Try it » Set down exactly, from the records below, the line with "xor gates and" through the line with "timing repair buffer", and nothing else.

Saved data entries:
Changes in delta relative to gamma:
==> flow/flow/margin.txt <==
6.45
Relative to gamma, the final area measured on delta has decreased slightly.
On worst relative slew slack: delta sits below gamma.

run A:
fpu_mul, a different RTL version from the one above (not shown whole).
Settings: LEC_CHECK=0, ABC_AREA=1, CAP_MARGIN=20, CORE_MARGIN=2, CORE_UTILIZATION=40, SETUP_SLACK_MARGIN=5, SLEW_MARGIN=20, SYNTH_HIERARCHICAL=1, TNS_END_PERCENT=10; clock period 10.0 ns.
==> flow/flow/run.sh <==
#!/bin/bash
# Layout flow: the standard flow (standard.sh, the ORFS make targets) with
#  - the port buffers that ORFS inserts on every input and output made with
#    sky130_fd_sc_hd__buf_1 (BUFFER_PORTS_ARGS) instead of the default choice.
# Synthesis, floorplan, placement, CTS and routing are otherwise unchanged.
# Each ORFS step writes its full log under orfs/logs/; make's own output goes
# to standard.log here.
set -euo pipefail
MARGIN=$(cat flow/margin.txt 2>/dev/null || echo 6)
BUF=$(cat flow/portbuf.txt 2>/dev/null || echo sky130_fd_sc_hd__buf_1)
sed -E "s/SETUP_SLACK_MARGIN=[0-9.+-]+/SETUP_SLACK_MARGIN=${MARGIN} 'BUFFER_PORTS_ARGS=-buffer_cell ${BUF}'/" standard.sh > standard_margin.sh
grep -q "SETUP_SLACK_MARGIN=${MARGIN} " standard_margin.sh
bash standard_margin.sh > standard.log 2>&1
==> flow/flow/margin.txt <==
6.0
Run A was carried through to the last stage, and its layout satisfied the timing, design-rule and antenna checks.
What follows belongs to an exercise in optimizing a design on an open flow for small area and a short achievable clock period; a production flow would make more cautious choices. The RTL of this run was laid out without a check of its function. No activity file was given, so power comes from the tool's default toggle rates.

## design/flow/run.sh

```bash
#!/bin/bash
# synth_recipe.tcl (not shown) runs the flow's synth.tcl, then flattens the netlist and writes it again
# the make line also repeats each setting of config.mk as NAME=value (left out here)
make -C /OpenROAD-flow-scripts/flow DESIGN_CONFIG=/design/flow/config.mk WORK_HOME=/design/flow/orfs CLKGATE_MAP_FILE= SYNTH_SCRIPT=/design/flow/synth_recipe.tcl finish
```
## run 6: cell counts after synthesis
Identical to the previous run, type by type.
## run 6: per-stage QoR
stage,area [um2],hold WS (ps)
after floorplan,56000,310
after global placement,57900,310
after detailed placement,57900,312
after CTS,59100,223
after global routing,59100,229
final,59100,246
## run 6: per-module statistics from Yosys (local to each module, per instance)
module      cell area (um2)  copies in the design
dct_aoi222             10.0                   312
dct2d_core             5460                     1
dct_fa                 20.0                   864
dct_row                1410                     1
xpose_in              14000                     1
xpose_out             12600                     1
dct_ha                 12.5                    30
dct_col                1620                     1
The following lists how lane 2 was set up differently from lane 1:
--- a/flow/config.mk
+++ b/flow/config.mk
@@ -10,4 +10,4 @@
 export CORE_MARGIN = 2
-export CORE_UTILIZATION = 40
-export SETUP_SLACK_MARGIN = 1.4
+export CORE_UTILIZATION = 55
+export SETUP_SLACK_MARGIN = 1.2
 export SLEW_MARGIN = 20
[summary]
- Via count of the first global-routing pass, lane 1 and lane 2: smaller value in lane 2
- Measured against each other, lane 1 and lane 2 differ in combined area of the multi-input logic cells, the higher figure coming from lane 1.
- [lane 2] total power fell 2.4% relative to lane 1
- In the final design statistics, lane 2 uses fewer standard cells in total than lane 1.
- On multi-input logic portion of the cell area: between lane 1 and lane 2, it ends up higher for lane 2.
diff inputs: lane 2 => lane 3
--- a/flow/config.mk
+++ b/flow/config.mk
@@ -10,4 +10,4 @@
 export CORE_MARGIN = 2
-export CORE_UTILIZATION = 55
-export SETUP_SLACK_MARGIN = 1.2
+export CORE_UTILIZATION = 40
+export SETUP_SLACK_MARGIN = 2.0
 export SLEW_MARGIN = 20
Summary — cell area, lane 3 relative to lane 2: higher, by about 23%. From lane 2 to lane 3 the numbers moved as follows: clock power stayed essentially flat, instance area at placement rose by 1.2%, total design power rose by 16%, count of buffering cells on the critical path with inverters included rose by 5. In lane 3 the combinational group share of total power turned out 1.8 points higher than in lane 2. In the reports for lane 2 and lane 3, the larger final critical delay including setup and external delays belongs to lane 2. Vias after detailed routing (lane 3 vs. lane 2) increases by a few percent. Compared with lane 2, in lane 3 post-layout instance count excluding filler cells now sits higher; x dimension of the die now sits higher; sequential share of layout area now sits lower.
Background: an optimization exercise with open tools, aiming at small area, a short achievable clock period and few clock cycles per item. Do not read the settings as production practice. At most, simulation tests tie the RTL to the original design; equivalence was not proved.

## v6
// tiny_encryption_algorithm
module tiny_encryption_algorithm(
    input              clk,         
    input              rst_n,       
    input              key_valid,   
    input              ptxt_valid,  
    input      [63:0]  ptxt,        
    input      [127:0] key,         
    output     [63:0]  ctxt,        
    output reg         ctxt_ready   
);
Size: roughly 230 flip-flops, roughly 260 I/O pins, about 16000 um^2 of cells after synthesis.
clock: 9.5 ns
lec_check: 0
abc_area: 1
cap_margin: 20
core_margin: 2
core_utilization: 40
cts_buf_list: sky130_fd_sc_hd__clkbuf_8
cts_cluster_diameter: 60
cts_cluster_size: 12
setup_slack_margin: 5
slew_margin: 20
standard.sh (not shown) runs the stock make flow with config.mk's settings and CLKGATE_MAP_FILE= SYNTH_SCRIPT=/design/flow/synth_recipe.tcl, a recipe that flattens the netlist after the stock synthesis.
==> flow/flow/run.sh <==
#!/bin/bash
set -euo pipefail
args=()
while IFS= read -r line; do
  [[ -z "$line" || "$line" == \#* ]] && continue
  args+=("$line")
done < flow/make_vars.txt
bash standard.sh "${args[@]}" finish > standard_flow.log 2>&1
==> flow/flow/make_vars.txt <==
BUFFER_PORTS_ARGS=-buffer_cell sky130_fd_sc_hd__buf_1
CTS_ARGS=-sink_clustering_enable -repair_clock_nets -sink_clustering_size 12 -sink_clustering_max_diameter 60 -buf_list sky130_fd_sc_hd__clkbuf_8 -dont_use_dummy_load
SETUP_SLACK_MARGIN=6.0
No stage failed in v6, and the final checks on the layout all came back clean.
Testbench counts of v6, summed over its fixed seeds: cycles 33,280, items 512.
---
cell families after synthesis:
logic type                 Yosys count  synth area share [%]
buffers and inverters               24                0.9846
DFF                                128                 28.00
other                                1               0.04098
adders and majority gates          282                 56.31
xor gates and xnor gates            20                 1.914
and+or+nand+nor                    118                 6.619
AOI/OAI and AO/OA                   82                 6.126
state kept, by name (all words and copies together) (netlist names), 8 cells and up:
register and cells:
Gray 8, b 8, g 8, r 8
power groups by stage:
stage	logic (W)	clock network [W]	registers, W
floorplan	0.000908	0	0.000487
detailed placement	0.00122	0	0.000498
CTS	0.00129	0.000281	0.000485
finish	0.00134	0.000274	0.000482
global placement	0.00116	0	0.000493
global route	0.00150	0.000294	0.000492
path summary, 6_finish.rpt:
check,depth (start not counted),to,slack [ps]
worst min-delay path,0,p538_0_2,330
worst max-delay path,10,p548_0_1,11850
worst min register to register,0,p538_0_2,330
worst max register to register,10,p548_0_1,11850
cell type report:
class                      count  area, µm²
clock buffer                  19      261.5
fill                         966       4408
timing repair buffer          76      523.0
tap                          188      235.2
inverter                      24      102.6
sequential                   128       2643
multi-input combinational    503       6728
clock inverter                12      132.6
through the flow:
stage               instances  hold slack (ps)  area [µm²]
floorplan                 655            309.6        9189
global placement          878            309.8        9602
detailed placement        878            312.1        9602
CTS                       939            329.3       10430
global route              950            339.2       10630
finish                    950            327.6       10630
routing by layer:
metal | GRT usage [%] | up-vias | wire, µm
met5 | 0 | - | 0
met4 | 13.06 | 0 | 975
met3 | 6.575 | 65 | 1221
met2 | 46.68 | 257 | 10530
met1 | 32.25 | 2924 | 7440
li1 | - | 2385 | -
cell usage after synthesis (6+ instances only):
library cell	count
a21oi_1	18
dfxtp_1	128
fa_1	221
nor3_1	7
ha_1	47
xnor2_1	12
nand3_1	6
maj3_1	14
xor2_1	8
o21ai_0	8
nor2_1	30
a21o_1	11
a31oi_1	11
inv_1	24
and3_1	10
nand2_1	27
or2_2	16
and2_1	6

Output of the task »
xor gates and xnor gates            20                 1.914
and+or+nand+nor                    118                 6.619
AOI/OAI and AO/OA                   82                 6.126
state kept, by name (all words and copies together) (netlist names), 8 cells and up:
register and cells:
Gray 8, b 8, g 8, r 8
power groups by stage:
stage	logic (W)	clock network [W]	registers, W
floorplan	0.000908	0	0.000487
detailed placement	0.00122	0	0.000498
CTS	0.00129	0.000281	0.000485
finish	0.00134	0.000274	0.000482
global placement	0.00116	0	0.000493
global route	0.00150	0.000294	0.000492
path summary, 6_finish.rpt:
check,depth (start not counted),to,slack [ps]
worst min-delay path,0,p538_0_2,330
worst max-delay path,10,p548_0_1,11850
worst min register to register,0,p538_0_2,330
worst max register to register,10,p548_0_1,11850
cell type report:
class                      count  area, µm²
clock buffer                  19      261.5
fill                         966       4408
timing repair buffer          76      523.0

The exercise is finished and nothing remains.